I will not spend much time commenting on his multiple ways of computing costs for two reasons: First, as long as one is clear about what one is computing, as the author is, I have no quibble with his estimates. Second, and more important, however, exploring the cost side is only part of what analysts should be doing when we seek to give a serious response to the public's concern about this problem. No one, thus far, has tackled the benefit side, and whether the costs are $1 billion or $5 billion, or even $16 billion, we won't know how to evaluate that number without contrasting it with the benefits that society receives from the expenditure. Indeed, in the author's first footnote, mentioned earlier, he includes in his listing as costs items that might more correctly be viewed as benefits. For example, the expenditures related to remedial education may lead to a reduction in expenditures on more costly programs such as welfare, prisons, and state-provided medical care. These socially costly outlays accompany the conditions of poverty that correspond in today's economy to conditions of failed basic education.
The author is right in turning attention in the concluding section to the question of how the need for remedial education might be reduced. Certainly, no right-thinking person can argue against doing what we can to reduce the number of youngsters who graduate from high school (or drop out before graduation) unable to read, write, and compute. Investments at the K-12 level that improve student performance would almost certainly pay off in any cost/benefit calculation, and would be superior to the second-best method, remedial education. The author trots out two approaches favored by somecharging the costs back to the student's high school, and introducing greater school choice at the K-12 level. But now we are into territory where none of the authors who have worked on cost estimates have any particular expertise to bring to the table. I could just as easily argue that evidence suggests that high-quality teachers are the best way to improve student performance and argue that wage levels for teachers are too low to attract the quality into the profession that we need.
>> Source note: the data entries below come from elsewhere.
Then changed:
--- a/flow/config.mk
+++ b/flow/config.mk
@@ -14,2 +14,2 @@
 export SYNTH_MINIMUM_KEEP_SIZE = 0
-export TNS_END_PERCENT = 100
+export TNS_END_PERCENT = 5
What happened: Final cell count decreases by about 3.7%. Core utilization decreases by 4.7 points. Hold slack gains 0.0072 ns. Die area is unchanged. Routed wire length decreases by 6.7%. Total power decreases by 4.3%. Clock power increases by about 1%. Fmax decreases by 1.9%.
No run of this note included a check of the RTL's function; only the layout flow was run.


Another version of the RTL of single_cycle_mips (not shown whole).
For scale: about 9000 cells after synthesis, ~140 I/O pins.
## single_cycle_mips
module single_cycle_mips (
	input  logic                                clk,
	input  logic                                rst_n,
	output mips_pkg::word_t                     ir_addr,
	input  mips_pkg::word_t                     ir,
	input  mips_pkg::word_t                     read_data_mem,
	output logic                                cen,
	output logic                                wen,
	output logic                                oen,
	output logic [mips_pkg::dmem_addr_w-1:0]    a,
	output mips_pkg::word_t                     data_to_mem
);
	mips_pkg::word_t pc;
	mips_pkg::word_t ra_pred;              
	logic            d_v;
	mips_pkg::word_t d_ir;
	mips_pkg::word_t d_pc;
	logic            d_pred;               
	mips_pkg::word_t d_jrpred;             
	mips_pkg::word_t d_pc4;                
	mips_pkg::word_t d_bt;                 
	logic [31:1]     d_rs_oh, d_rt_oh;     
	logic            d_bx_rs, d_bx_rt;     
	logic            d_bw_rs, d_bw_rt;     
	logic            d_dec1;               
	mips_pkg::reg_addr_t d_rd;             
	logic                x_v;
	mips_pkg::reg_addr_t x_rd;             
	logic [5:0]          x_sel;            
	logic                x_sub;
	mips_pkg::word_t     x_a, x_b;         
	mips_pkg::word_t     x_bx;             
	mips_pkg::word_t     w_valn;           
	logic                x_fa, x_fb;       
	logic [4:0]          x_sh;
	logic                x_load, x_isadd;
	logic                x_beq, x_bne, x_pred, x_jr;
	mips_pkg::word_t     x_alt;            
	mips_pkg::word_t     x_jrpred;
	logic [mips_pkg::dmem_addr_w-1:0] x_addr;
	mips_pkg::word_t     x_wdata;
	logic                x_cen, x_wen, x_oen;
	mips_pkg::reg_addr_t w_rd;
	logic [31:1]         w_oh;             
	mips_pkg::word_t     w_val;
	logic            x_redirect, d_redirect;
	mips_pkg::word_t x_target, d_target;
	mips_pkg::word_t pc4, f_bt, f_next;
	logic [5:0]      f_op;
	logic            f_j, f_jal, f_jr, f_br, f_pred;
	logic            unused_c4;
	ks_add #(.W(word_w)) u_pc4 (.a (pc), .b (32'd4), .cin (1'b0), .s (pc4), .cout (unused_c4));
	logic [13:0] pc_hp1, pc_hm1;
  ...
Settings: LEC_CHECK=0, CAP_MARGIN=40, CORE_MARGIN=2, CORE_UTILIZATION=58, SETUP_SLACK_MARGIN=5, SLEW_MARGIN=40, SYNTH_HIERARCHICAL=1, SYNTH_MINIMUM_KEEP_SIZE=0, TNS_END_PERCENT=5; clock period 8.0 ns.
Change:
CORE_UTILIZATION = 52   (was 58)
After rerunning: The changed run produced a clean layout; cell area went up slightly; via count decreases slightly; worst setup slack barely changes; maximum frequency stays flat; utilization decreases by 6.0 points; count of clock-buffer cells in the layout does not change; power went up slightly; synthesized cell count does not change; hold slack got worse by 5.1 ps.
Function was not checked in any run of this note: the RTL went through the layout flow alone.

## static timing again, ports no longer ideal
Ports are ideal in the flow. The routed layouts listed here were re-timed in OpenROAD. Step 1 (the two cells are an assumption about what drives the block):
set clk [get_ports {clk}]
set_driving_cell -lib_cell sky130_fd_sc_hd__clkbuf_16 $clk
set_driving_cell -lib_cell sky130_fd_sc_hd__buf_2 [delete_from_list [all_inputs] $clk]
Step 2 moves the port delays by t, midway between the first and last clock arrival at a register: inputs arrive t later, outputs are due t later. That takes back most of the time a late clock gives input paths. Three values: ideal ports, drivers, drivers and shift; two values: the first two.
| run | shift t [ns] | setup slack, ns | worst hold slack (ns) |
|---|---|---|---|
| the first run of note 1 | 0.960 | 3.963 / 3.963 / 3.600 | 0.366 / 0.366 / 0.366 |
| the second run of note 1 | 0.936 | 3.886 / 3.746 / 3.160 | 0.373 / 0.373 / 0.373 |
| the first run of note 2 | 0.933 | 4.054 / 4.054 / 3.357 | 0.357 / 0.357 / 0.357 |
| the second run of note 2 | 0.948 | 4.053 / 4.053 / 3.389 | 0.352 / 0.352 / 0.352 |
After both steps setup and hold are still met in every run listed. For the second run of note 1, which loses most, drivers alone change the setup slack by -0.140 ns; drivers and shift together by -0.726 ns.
The point is made, however, that we have every economic and moral reason to continue to work on the improvement of K-12 education, not a particularly surprising or striking conclusion. People will choose their preferred approach as much on ideological grounds as on evidence.
I close with one historical observation. Remedial education has been part of higher education since the founding of Harvardthis is not a new concern. It has grown in importance, however, as the needs of the economy call for a better educated work force, and as we have responded by moving from an elite to a mass form of higher education. The quickest way to solve the remedial education problem would be to return to a smaller, elite system, renouncing the effort, begun with the post-WWII GI Bill, that vastly expanded access to higher education. Few serious people, however, would accept that approach. Given that fact, we are faced with the messy reality that many students enter college less than well prepared. The path of wisdom is to work on the problem at the K-12 level, as we have been doing as a nation for the last 15 years, while simultaneously making remedial opportunities available to those who failed to learn the first time around.